沖縄の歩んだ歴史とリンクする「甲子園への道」
太平洋戦争のあと、沖縄は米軍の統治下に置かれていました。そのため、日本本土で1946年に再開された「全国中等学校優勝野球大会」の予選に参加することはできず、1952年にやっと全国大会への予選出場が認められたという歴史があります。甲子園に沖縄の代表校が進むことができたのは1958年。沖縄県勢で最初に甲子園の土を踏んだのは、首里高校の野球部でした。当時、距離だけではなく存在すら日本から遠く離れていた「沖縄」の高校球児が日本本土で一生懸命頑張っている姿が、沖縄県民の心をつかんだであろうことは想像に難くありません。しかしその後、球児たちは悔しい思いをすることになります。 当時の沖縄は米軍統治下にあったため、日本では外国扱いとなっていました。本土へ渡航するには、パスポートが必要だったそうです。そのため、植物防疫法に触れるということで、甲子園の土を持ち帰ることができないと発覚。船で移動をしていたため、球児たちが持ち帰った甲子園の土は、沖縄に到着する前に海に捨てられてしまったのです。仕方がないこととはいえ、さぞつらい思いをしたことでしょう……。
本土復帰から27年後、ついにそのときが!
その後、1972年に沖縄は本土復帰を果たすことになりますが、高校野球のレベルにはまだ差があり、なかなか良い成績を残すことができずにいました。しかしそんな状況を打破したのが、沖縄水産高校。沖縄の高校野球のレベルを飛躍的にアップさせた立役者でもある栽監督率いる沖縄水産高校は、1999年、1991年と2年連続で準優勝という輝かしい成績を残し、沖水旋風を巻き起こします。そしてついに、本土復帰から27年目の1999年春の大会で、沖縄尚学高校が悲願の初優勝を果たすこととなるのです。ちなみにこのときの沖縄尚学高校の監督は、栽監督の教え子。そんなご縁にも、沖縄の野球人たちがつないできた、全国優勝への強い執念のようなものを感じます。
活躍する沖縄県勢は島の希望の星!
戦争に翻弄され、困難な歴史を歩むことを強いられ、やっと日本本土に復帰を果たしたものの、沖縄は社会的にさまざまなシーンで、本土に比べて遅れをとっていました。「いつか本土と肩を並べたい」という思いを抱いて頑張ってきた沖縄の人々にとって、沖縄の高校が全国優勝を果たしたことは、エポックメイキングな出来事だったのではないでしょうか。だからこそ、沖縄人にとって高校野球はただの野球にあらず。その歴史に沖縄が歩んだ苦難の歴史を重ね、応援し、その成功に希望を見出してきたからこそ、こんなにも高校野球を愛しているのではないか。そう筆者は感じます。

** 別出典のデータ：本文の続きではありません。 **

[config.mk]
export PLATFORM = sky130hd
export DESIGN_NAME = boton_evento
export DESIGN_NICKNAME = d
export VERILOG_FILES = /design/src/rtl/boton_evento.sv
export SDC_FILE = /design/constraint.sdc
export NUM_CORES = 1
export LEC_CHECK = 0
export ABC_AREA = 1
export CORE_MARGIN = 2
export CORE_UTILIZATION = 60
export CTS_CLUSTER_DIAMETER = 30
export DETAILED_ROUTE_END_ITERATION = 6
export PLACE_DENSITY = 0.78
export RECOVER_POWER = 50
export SETUP_SLACK_MARGIN = 0.5
export SYNTH_ARGS = -nofsm -noshare
export SYNTH_HDL_FRONTEND = slang
export SYNTH_SLANG_ARGS = --single-unit
[constraint.sdc]
create_clock -name clk -period 2.4 [get_ports clk]
set_input_delay 0.72 -clock clk [delete_from_list [all_inputs] [get_ports clk]]
set_output_delay 0.72 -clock clk [all_outputs]
set_load 0.01 [all_outputs]
===== src/rtl/battleship_pkg.sv =====
// Shared definitions for the Battleship game: grid size, datapath state codes, player IDs.
// Latency: n/a (definitions only).
// Backpressure: n/a.
package battleship_pkg;

  localparam int CELLS = 36;

  // State codes presented on dp_state; hit_or_miss and the display decode these.
  localparam logic [2:0] ST_IDLE      = 3'd0;
  localparam logic [2:0] ST_PLACE_P1  = 3'd1;
  localparam logic [2:0] ST_PLACE_P2  = 3'd2;
  localparam logic [2:0] ST_FIRE      = 3'd3;
  localparam logic [2:0] ST_RESULT    = 3'd4;
  localparam logic [2:0] ST_GAME_OVER = 3'd5;

  localparam logic P1 = 1'b0;
  localparam logic P2 = 1'b1;

  // Internal sequencer phases; FIRE is split into ARM and WAIT.
  typedef enum logic [2:0] {
    S_IDLE      = 3'd0,
    S_PLACE_P1  = 3'd1,
    S_PLACE_P2  = 3'd2,
    S_FIRE_ARM  = 3'd3,
    S_FIRE_WAIT = 3'd4,
    S_RESULT    = 3'd5,
    S_GAME_OVER = 3'd6
  } phase_e;

  // Map internal phase to the externally visible state code.
  function automatic logic [2:0] state_code(input phase_e p);
    logic [2:0] c;
    c = ST_IDLE;
    case (p)
      S_IDLE:      c = ST_IDLE;
      S_PLACE_P1:  c = ST_PLACE_P1;
      S_PLACE_P2:  c = ST_PLACE_P2;
      S_FIRE_ARM:  c = ST_FIRE;
      S_FIRE_WAIT: c = ST_FIRE;
      S_RESULT:    c = ST_RESULT;
      S_GAME_OVER: c = ST_GAME_OVER;
      default:     c = ST_IDLE;
    endcase
    return c;
  endfunction

endpackage


===== src/rtl/onehot_check.sv =====
// Combinational one-hot detector over a cell-select vector.
// Latency: 0 cycles (pure combinational).
// Backpressure: none.
// Ports: vec (WIDTH-bit input), is_onehot (1 when exactly one bit of vec is set).
module onehot_check #(
  parameter int WIDTH = battleship_pkg::CELLS
) (
  input  logic [WIDTH-1:0] vec,
  output logic             is_onehot
);

  // Nonzero and clearing the lowest set bit leaves nothing behind.
  always_comb begin
    is_onehot = (vec != '0) && ((vec & (vec - WIDTH'(1))) == '0);
  end

endmodule


===== src/rtl/battleship_turn_controller.sv =====
// Game sequencer for two-player Battleship: placement, alternating fire turns, winner detect.
// Latency: key accept -> dp_fire 1 cycle; dp response -> board update 1 cycle; empty board -> winner_valid RESULT_HOLD+1.
// Backpressure: none; keys are accepted or rejected (err) immediately, datapath gets DP_TIMEOUT cycles to answer.
// Ports: clk/reset (sync, active-high); start; key_valid/key (one-hot cell); dp_hit/dp_miss/dp_new_ships from
//        datapath; dp_place/dp_fire/dp_state/dp_target/dp_enemy_ships to datapath; turn; p1/p2 boards and shot
//        masks; last_hit/last_miss; err pulse; winner_valid/winner.
module battleship_turn_controller
  import battleship_pkg::*;
#(
  parameter int CELLS             = battleship_pkg::CELLS,
  parameter int SHIP_CELLS        = 4,
  parameter int RESULT_HOLD       = 4,
  parameter int DP_TIMEOUT        = 8,
  parameter bit EXTRA_TURN_ON_HIT = 1'b0
) (
  input  logic             clk,
  input  logic             reset,
  input  logic             start,
  input  logic             key_valid,
  input  logic [CELLS-1:0] key,
  input  logic             dp_hit,
  input  logic             dp_miss,
  input  logic [CELLS-1:0] dp_new_ships,
  output logic             dp_place,
  output logic             dp_fire,
  output logic [2:0]       dp_state,
  output logic [CELLS-1:0] dp_target,
  output logic [CELLS-1:0] dp_enemy_ships,
  output logic             turn,
  output logic [CELLS-1:0] p1_board,
  output logic [CELLS-1:0] p2_board,
  output logic [CELLS-1:0] p1_shots,
  output logic [CELLS-1:0] p2_shots,
  output logic             last_hit,
  output logic             last_miss,
  output logic             err,
  output logic             winner_valid,
  output logic             winner
);

  localparam int PCW = (SHIP_CELLS  > 1) ? $clog2(SHIP_CELLS)  : 1;
  localparam int WCW = (DP_TIMEOUT  > 1) ? $clog2(DP_TIMEOUT)  : 1;
  localparam int HCW = (RESULT_HOLD > 1) ? $clog2(RESULT_HOLD) : 1;

  phase_e           state_q, state_d;
  logic             turn_q, turn_d;
  logic [CELLS-1:0] p1_board_q, p1_board_d;
  logic [CELLS-1:0] p2_board_q, p2_board_d;
  logic [CELLS-1:0] p1_shots_q, p1_shots_d;
  logic [CELLS-1:0] p2_shots_q, p2_shots_d;
  logic [CELLS-1:0] target_q, target_d;
  logic [PCW-1:0]   placed_q, placed_d;
  logic [WCW-1:0]   wait_cnt_q, wait_cnt_d;
  logic [HCW-1:0]   hold_cnt_q, hold_cnt_d;
  logic             last_hit_q, last_hit_d;
  logic             last_miss_q, last_miss_d;
  logic             err_q, err_d;
  logic             fire_q, fire_d;
  logic             winner_q, winner_d;

  logic             key_onehot;
  logic             key_bad;
  logic [CELLS-1:0] act_board;
  logic [CELLS-1:0] atk_shots;
  logic [CELLS-1:0] def_board;

  onehot_check #(.WIDTH(CELLS)) u_key_chk (
    .vec       (key),
    .is_onehot (key_onehot)
  );

  always_comb begin
    key_bad   = key_valid && !key_onehot;
    act_board = (state_q == S_PLACE_P2) ? p2_board_q : p1_board_q;
    atk_shots = (turn_q == P2) ? p2_shots_q : p1_shots_q;
    def_board = (turn_q == P2) ? p1_board_q : p2_board_q;
  end

  always_comb begin
    state_d     = state_q;
    turn_d      = turn_q;
    p1_board_d  = p1_board_q;
    p2_board_d  = p2_board_q;
    p1_shots_d  = p1_shots_q;
    p2_shots_d  = p2_shots_q;
    target_d    = target_q;
    placed_d    = placed_q;
    wait_cnt_d  = wait_cnt_q;
    hold_cnt_d  = hold_cnt_q;
    last_hit_d  = last_hit_q;
    last_miss_d = last_miss_q;
    winner_d    = winner_q;
    err_d       = 1'b0;
    fire_d      = 1'b0;

    case (state_q)
      S_IDLE: begin
        if (start) begin
          state_d = S_PLACE_P1;
          turn_d  = P1;
        end
      end

      S_PLACE_P1, S_PLACE_P2: begin
        if (key_valid) begin
          if (key_bad || ((key & act_board) != '0)) begin
            err_d = 1'b1;
          end else begin
            if (state_q == S_PLACE_P1) p1_board_d = p1_board_q | key;
            else                       p2_board_d = p2_board_q | key;
            if (placed_q == PCW'(SHIP_CELLS - 1)) begin
              placed_d = '0;
              if (state_q == S_PLACE_P1) begin
                state_d = S_PLACE_P2;
                turn_d  = P2;
              end else begin
                state_d = S_FIRE_ARM;
                turn_d  = P1;
              end
            end else begin
              placed_d = placed_q + PCW'(1);
            end
          end
        end
      end

      S_FIRE_ARM: begin
        if (key_valid) begin
          if (key_bad || ((key & atk_shots) != '0)) begin
            err_d = 1'b1;
          end else begin
            target_d   = key;
            fire_d     = 1'b1;
            wait_cnt_d = '0;
            state_d    = S_FIRE_WAIT;
            if (turn_q == P2) p2_shots_d = p2_shots_q | key;
            else              p1_shots_d = p1_shots_q | key;
          end
        end
      end

      S_FIRE_WAIT: begin
        // A well-formed key is simply ignored while the datapath is busy.
        err_d = key_bad;
        if (dp_hit || dp_miss) begin
          // Simultaneous hit and miss resolves as a hit.
          last_hit_d  = dp_hit;
          last_miss_d = !dp_hit;
          hold_cnt_d  = '0;
          state_d     = S_RESULT;
          if (turn_q == P2) p1_board_d = dp_new_ships;
          else              p2_board_d = dp_new_ships;
        end else if (wait_cnt_q == WCW'(DP_TIMEOUT - 1)) begin
          // Datapath never answered: refund the shot so the cell can be fired again.
          err_d   = 1'b1;
          state_d = S_FIRE_ARM;
          if (turn_q == P2) p2_shots_d = p2_shots_q & ~target_q;
          else              p1_shots_d = p1_shots_q & ~target_q;
        end else begin
          wait_cnt_d = wait_cnt_q + WCW'(1);
        end
      end

      S_RESULT: begin
        if (hold_cnt_q == HCW'(RESULT_HOLD - 1)) begin
          last_hit_d  = 1'b0;
          last_miss_d = 1'b0;
          if (def_board == '0) begin
            state_d  = S_GAME_OVER;
            winner_d = turn_q;
          end else begin
            state_d = S_FIRE_ARM;
            if (!(last_hit_q && EXTRA_TURN_ON_HIT)) turn_d = !turn_q;
          end
        end else begin
          hold_cnt_d = hold_cnt_q + HCW'(1);
        end
      end

      S_GAME_OVER: begin
        err_d = key_bad;
        if (start) begin
          state_d    = S_PLACE_P1;
          turn_d     = P1;
          p1_board_d = '0;
          p2_board_d = '0;
          p1_shots_d = '0;
          p2_shots_d = '0;
          target_d   = '0;
          placed_d   = '0;
          winner_d   = 1'b0;
        end
      end

      default: state_d = S_IDLE;
    endcase
  end

  always_ff @(posedge clk) begin
    if (reset) begin
      state_q     <= S_IDLE;
      turn_q      <= 1'b0;
      p1_board_q  <= '0;
      p2_board_q  <= '0;
      p1_shots_q  <= '0;
      p2_shots_q  <= '0;
      target_q    <= '0;
      placed_q    <= '0;
      wait_cnt_q  <= '0;
      hold_cnt_q  <= '0;
      last_hit_q  <= 1'b0;
      last_miss_q <= 1'b0;
      err_q       <= 1'b0;
      fire_q      <= 1'b0;
      winner_q    <= 1'b0;
    end else begin
      state_q     <= state_d;
      turn_q      <= turn_d;
      p1_board_q  <= p1_board_d;
      p2_board_q  <= p2_board_d;
      p1_shots_q  <= p1_shots_d;
      p2_shots_q  <= p2_shots_d;
      target_q    <= target_d;
      placed_q    <= placed_d;
      wait_cnt_q  <= wait_cnt_d;
      hold_cnt_q  <= hold_cnt_d;
      last_hit_q  <= last_hit_d;
      last_miss_q <= last_miss_d;
      err_q       <= err_d;
      fire_q      <= fire_d;
      winner_q    <= winner_d;
    end
  end

  always_comb begin
    dp_state       = state_code(state_q);
    dp_place       = (state_q == S_PLACE_P1) || (state_q == S_PLACE_P2);
    dp_fire        = fire_q;
    dp_target      = target_q;
    // The defender's board is presented throughout FIRE so it is valid when dp_fire strobes.
    dp_enemy_ships = ((state_q == S_FIRE_ARM) || (state_q == S_FIRE_WAIT)) ? def_board : '0;
    turn           = turn_q;
    p1_board       = p1_board_q;
    p2_board       = p2_board_q;
    p1_shots       = p1_shots_q;
    p2_shots       = p2_shots_q;
    last_hit       = last_hit_q;
    last_miss      = last_miss_q;
    err            = err_q;
    winner_valid   = (state_q == S_GAME_OVER);
    winner         = winner_q;
  end

endmodule

===== config.mk =====
export PLATFORM = sky130hd
export DESIGN_NAME = battleship_turn_controller
export DESIGN_NICKNAME = d
export VERILOG_FILES = /design/src/rtl/battleship_pkg.sv /design/src/rtl/onehot_check.sv /design/src/rtl/battleship_turn_controller.sv
export SDC_FILE = /design/constraint.sdc
export NUM_CORES = 1
export LEC_CHECK = 0
export CAP_MARGIN = 0
export CORE_UTILIZATION = 35
export DETAILED_ROUTE_END_ITERATION = 6
export GPL_TIMING_DRIVEN = 0
export REMOVE_ABC_BUFFERS = 1
export SLEW_MARGIN = 20
export SYNTH_ARGS = -nofsm -noshare
export SYNTH_HDL_FRONTEND = slang
export SYNTH_SLANG_ARGS = --single-unit

===== constraint.sdc =====
create_clock -name clk -period 4.82 [get_ports clk]
set_clock_uncertainty 0.2 [all_clocks]
set_input_delay 0.964 -clock clk [delete_from_list [all_inputs] [get_ports clk]]
set_output_delay 0.964 -clock clk [all_outputs]
set_load 0.01 [all_outputs]

Word level (Yosys, flattened, before mapping)
Cells that the tools add are included.
{"block": "op_classes", "addsub": 4, "eq_ne": 31, "n_mux": 84, "bitwise_logic": 12, "reduce_logical": 40}
{"cell": "$mux W36", "n": 29}
{"cell": "$pmux W36 S3", "n": 4}
{"cell": "$and A36 B36 Y36", "n": 5}
{"cell": "$or A36 B36 Y36", "n": 4}
{"cell": "$reduce_bool A36 Y1", "n": 3}
{"cell": "$logic_not A36 Y1", "n": 2}
{"cell": "$pmux W36 S2", "n": 1}
{"cell": "$mux W3", "n": 14}
{"cell": "$ne A2 B2 Y1 const B", "n": 20}
{"cell": "$not A36 Y36", "n": 1}
{"cell": "$sub A36 B1 Y36 const B", "n": 1}
{"cell": "$pmux W3 S5", "n": 2}
{"cell": "$reduce_and A8 Y1", "n": 3}
{"cell": "$reduce_and A7 Y1", "n": 3}
{"cell": "$mux W1", "n": 20}
{"cell": "$eq A3 B3 Y1 const B", "n": 4}
{"cell": "$mux W2", "n": 6}
{"cell": "$reduce_and A4 Y1", "n": 3}
{"cell": "$reduce_bool A2 Y1", "n": 5}
{"cell": "$reduce_bool A3 Y1", "n": 3}
{"cell": "$pmux W2 S2", "n": 2}
{"cell": "$eq A3 B2 Y1 const B", "n": 2}
{"cell": "$pmux W1 S2", "n": 3}
{"cell": "$pmux W3 S2", "n": 1}
{"cell": "other kinds (17)", "n": 30}
{"block": "word_totals", "reg_bits": 196, "output_inout_bits": 227}

Longest topological paths before layout
{"block": "logic_depth", "ltp_word": 10, "depth_mapped": 13}

By module
A second synthesis with hierarchy kept.
{"block": "unflattened", "cells_unflattened": 1335, "hier_area_um2": 10467.5}
{"module": "battleship_turn_controller", "n_inst": 1, "cells_each": 1263, "area_per_inst_um2": 9998.3}
{"module": "onehot_check", "n_inst": 1, "cells_each": 72, "area_per_inst_um2": 469.2}

Least setup slack after synthesis
Ideal clock, no wire load.
{"block": "synth_timing", "path_kind": "input to register", "start": "input port key[12]", "end": "register placed_q[1]", "setup_time_ns": 0.116, "arrival_time_ns": 3.610, "required_time_ns": 4.504, "setup_slack_ns": 0.894, "stages": 10, "path_cell_list": "buf_6 -> or3_4 -> or4_4 -> nor2_1 -> a21oi_1 -> or3_1 -> or4_4 -> a2111oi_4 -> a21oi_1 -> a31o_2"}
{"block": "synth_via", "elab_chain_cells": 9, "word_cells_on_any_way": 12, "cone_classes": "1 x add/sub; 1 x eq/ne; 2 x bitwise; 8 x reduce/logical"}
{"element": "start, declared", "line_no": "battleship_turn_controller.sv:20", "rtl": "input logic [CELLS-1:0] key,"}
{"element": "$sub A36 B1 Y36", "line_no": "onehot_check.sv:14", "rtl": "is_onehot = (vec != '0) && ((vec & (vec - WIDTH'(1))) == '0);"}
{"element": "$and A36 B36 Y36", "line_no": "onehot_check.sv:14"}
{"element": "$logic_not A36 Y1", "line_no": "onehot_check.sv:14"}
{"element": "$logic_and A1 B1 Y1", "line_no": "onehot_check.sv:14"}
{"element": "$logic_not A1 Y1", "line_no": "battleship_turn_controller.sv:73", "rtl": "key_bad = key_valid && !key_onehot;"}
{"element": "$logic_and A1 B1 Y1", "line_no": "battleship_turn_controller.sv:73"}
{"element": "$logic_or A1 B1 Y1 (*)", "line_no": "battleship_turn_controller.sv:106", "rtl": "if (key_bad || ((key & act_board) != '0)) begin"}
{"element": "$ne A2 B2 Y1 (no source line) (*)"}
{"element": "$reduce_and A4 Y1 (no source line) (*)"}
{"element": "end signal, assigned", "line_no": "battleship_turn_controller.sv:224", "rtl": "placed_q <= placed_d;"}
{"element": "end, declared", "line_no": "battleship_turn_controller.sv:52", "rtl": "logic [PCW-1:0] placed_q, placed_d;"}
Every way passes the cells marked *; elsewhere a longest branch is shown, timed or not.
A chain may end at the register's enable or synchronous reset.

Worst setup path in the final report
{"block": "layout_timing", "start": "input port key[0]", "end": "register wait_cnt_q[0]"}
{"block": "layout_via", "elab_chain_cells": 9, "word_cells_on_any_way": 12, "cone_classes": "1 x add/sub; 1 x eq/ne; 2 x bitwise; 8 x reduce/logical"}
{"element": "$sub A36 B1 Y36", "line_no": "onehot_check.sv:14"}
{"element": "$and A36 B36 Y36", "line_no": "onehot_check.sv:14"}
{"element": "$logic_not A36 Y1", "line_no": "onehot_check.sv:14"}
{"element": "$logic_and A1 B1 Y1", "line_no": "onehot_check.sv:14"}
{"element": "$logic_not A1 Y1", "line_no": "battleship_turn_controller.sv:73"}
{"element": "$logic_and A1 B1 Y1", "line_no": "battleship_turn_controller.sv:73"}
{"element": "$logic_or A1 B1 Y1 (*)", "line_no": "battleship_turn_controller.sv:129", "rtl": "if (key_bad || ((key & atk_shots) != '0)) begin"}
{"element": "$ne A2 B2 Y1 (no source line) (*)"}
{"element": "$reduce_and A5 Y1 (no source line) (*)"}
{"element": "end signal, assigned", "line_no": "battleship_turn_controller.sv:225", "rtl": "wait_cnt_q <= wait_cnt_d;"}
{"element": "end, declared", "line_no": "battleship_turn_controller.sv:53", "rtl": "logic [WCW-1:0] wait_cnt_q, wait_cnt_d;"}
Marked as above.

==> impl_metrics.yaml <==
timing:
  worst_pin_slew_ns: 0.888
  slew_headroom: 0.401
  rsz0062_at_grt: "false"
  fmax_mhz: 215
  fin_crit_sh: 0.967
  finalHoldViolCount: 0
  fin_crit_ns: 4.66
  drv_slew: 0
  setup_viol: 0
worst_setup_path:
  r2r_setup_slack_ns: 0.27
  worst-setup-path-type: "in -> reg"
  arrival_ns: 4.83
  path_max_fanout: 18
  crit_required_ns: 4.99
  crit_path_end_kind: "flip-flop"
  start_kind: "input port"
finish:
  final_cell_mix: "clkdlybuf4s50_1 (298), dfxtp_1 (194), a21oi_1 (139), o21ai_0 (123), nand3_1 (106)"
  drive_gt1_frac: 0.114
  fin_util: 0.498
  layout.cells.non_filler: 1992
  final_common_cell: "clkdlybuf4s50_1"
  synthToLayoutAreaGrowth_pct: 40.4
  fin_nets: 1664
grt:
  grt_pass1_vias: 11300
  grt_antenna_before_repair: 1
  grt_pass1_wl_um: 69700
  grt_max_degree: 113
  track_usage: 0.289
  grt_overflow: 0
route:
  routed_wl_um: 46700
  dr.pass1.iters: 5
  routedWlPerCell_um: 23.4
  ant_nets: 0
  drc_errors: 0
  drt_iter0_markers: 1006
  routed_via_density: 6.03
  vias: 12000
floorplanning:
  die_x_um: 178
  placementRows: 64
  core_area_um2: 30600
  io_pins: 305
  start_util: 0.355
  dieArea_um2: 31700
  die_h_um: 178
power_and_ir_drop:
  power.internal_mw: 3.29
  p_switching_mw: 2.24
  power.density_nw_per_um2: 363
  p_sw_frac: 0.405
  p_leak_nw: 4.86
  max-vdd-ir-drop_v: 0.000242
  p_comb_frac: 0.394
  finalPower_mw: 5.53
  power.share.clock: 0.270
  p_seq_frac: 0.336
synth:
  yosys.cell_types.count: 71
  ys_ff_latch: 196
  syn_area_um2: 10900
  ys_warn_count: 0
  syn_avg_cell_area_um2: 7.96
  synth_ff_type: "dfxtp_1"
  async_flop_share: 0
  synth_cells: 1363
  yosysSeqAreaShare: 0.361
  synth-edff-count: 0
place:
  io_buffers: 304
  gp_congestion: 0.850
  dp_cells: 1952
  dp_hpwl_um: 32000
status:
  status: "finished, final reports clean"
clock_network:
  htree_levels: 4
  cts.clk_slew.worst_paths_ns: 0.08
  clockBufferDepth: 2
  cts_buffers: 17
  cts.sinks: 196
  cts_root_buf: "clkbuf_16"
  postCtsHoldBufs: 0
  cts_tree: "yes"
  clk-insertion-delay-late_ns: 0.44
flow_run:
  cap_violations: 0
worst_hold_path:
  hold_class: "reg -> reg"
flip-flops by register name, summed over array words and instances (netlist names):
register    flops
p2_shots       36
dp_target      36
turn            1
winner          1
placed_q        2
p1_shots       36
last_hit        1
p1_board       36
p2_board       36
hold_cnt_q      2
dp_fire         1
err             1
state_q         3
last_miss       1
wait_cnt_q      3
critical path, stage by stage:
cell and delay, ns:
clkdlybuf4s50_1 0.71, nor3_2 0.47, nand4_1 0.21, or4_1 0.53, a222oi_1 0.30, and3_1 0.27, nand4_4 0.19, or2_2 0.55
a2111o_1 0.47, a31oi_1 0.15
per-layer routing:
layer | track usage | vias to the layer above | wire [um]
li1 | - | 5533 | -
met1 | 0.385 | 5863 | 20200
met2 | 0.456 | 540 | 21100
met3 | 0.0612 | 68 | 4010
met4 | 0.111 | 0 | 1400
met5 | 0 | - | 0
repair_timing:
| item | 4_1_cts | 5_1_grt |
|---|---|---|
| endpoints found under the setup margin | 166 | 88 |
| cloned | 1 | 0 |
| gates resized for setup | 2 | 6 |
| pin swaps | 5 | 0 |
| setup buffers | 6 | 0 |
per-stage QoR:
| step | worst slack [ns] | TNS, ns | area (um^2) | hold WS, ns |
|---|---|---|---|---|
| 2_1_floorplan | -2.19 | -328.21 | 10300 | 0.264 |
| 3_5_place_dp | -0.830 | -88.48 | 14600 | 0.272 |
| 4_1_cts | 0.0688 | 0 | 15200 | 0.285 |
| 3_3_place_gp | -5.98 | -1209.74 | 13800 | 0.263 |
| 6_report | 0.160 | 0 | 15200 | 0.283 |
| 5_1_grt | 0.0317 | 0 | 15200 | 0.310 |
synthesized netlist by cell type, types with 3 or more instances:
master,n,area [um^2]
o31ai_1,7,52.6
clkbuf_1,113,424
o211ai_1,4,30.0
o41ai_1,4,35.0
mux2i_1,40,400
a211oi_1,74,556
a21oi_2,9,78.8
and3_1,6,37.5
nand2b_1,35,219
nand2_1,105,394
buf_6,4,45.0
or3_1,8,50.1
nor2b_1,3,18.8
mux2_2,65,732
inv_1,12,45.0
o21ai_0,123,616
or4_1,3,22.5
and4_1,5,43.8
a31oi_1,50,313
nor3_1,11,55.1
nor2_1,74,278
ha_1,4,50.1
nand4_1,23,144
dfxtp_1,196,3920
nor4_1,24,150
a22oi_1,29,218
a221oi_1,4,35.0
nand3_1,106,531
a21oi_1,141,706
o22ai_1,3,18.8
a31o_2,3,26.3
buf_1,6,22.5
or2_2,5,31.3
buf_2,16,80.1
path summary, 6_finish.rpt:
path                                                 from                          to  cells past startpoint
worst min-delay path            dp_target[0]$_SDFFE_PP0P_   dp_target[0]$_SDFFE_PP0P_                      2
worst max register to register    state_q[1]$_SDFFE_PP0P_    p1_board[8]$_SDFFE_PP0P_                     14
worst max-delay path                               key[0]  wait_cnt_q[0]$_SDFFE_PP0P_                     10
worst min register to register  dp_target[0]$_SDFFE_PP0P_   dp_target[0]$_SDFFE_PP0P_                      2
cell families (layout without fill, tap and decap cells):
logic type                 after synthesis  count (layout)  synth area share
buffers and inverters                  152             383            0.0572
DFF                                    196             196             0.361
and+or+nand+nor                        424             425             0.197
other                                    0               1                 0
AOI/OAI and AO/OA                      480             480             0.273
muxes                                  105             105             0.104
adders and majority gates                6               6           0.00657
power by group through the flow:
stage	clock [mW]	combinational (mW)	sequential, mW
detailed placement	0	2.07	1.92
CTS	1.51	2.16	1.85
floorplan	0	0.917	1.92
global route	1.58	2.29	1.87
finish	1.49	2.18	1.86
global placement	0	1.67	2.01
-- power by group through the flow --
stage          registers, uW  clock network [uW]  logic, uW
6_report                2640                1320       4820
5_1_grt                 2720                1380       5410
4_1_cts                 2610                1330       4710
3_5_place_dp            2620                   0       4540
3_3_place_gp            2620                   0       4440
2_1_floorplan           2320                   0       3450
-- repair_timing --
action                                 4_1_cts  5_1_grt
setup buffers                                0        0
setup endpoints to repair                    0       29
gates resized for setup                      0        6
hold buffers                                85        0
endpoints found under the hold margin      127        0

現在までに沖縄県勢は、春夏あわせて甲子園で4回優勝するなど輝かしい成績を残し、全国でも野球の強い県として知られるようにもなりました。また近年では、沖縄出身のプロ野球選手もどんどん活躍しており、地元の子どもたちに夢を与えています。これからもきっと、沖縄県民は甲子園での優勝を夢見て、沖縄県勢を応援し続けることでしょう。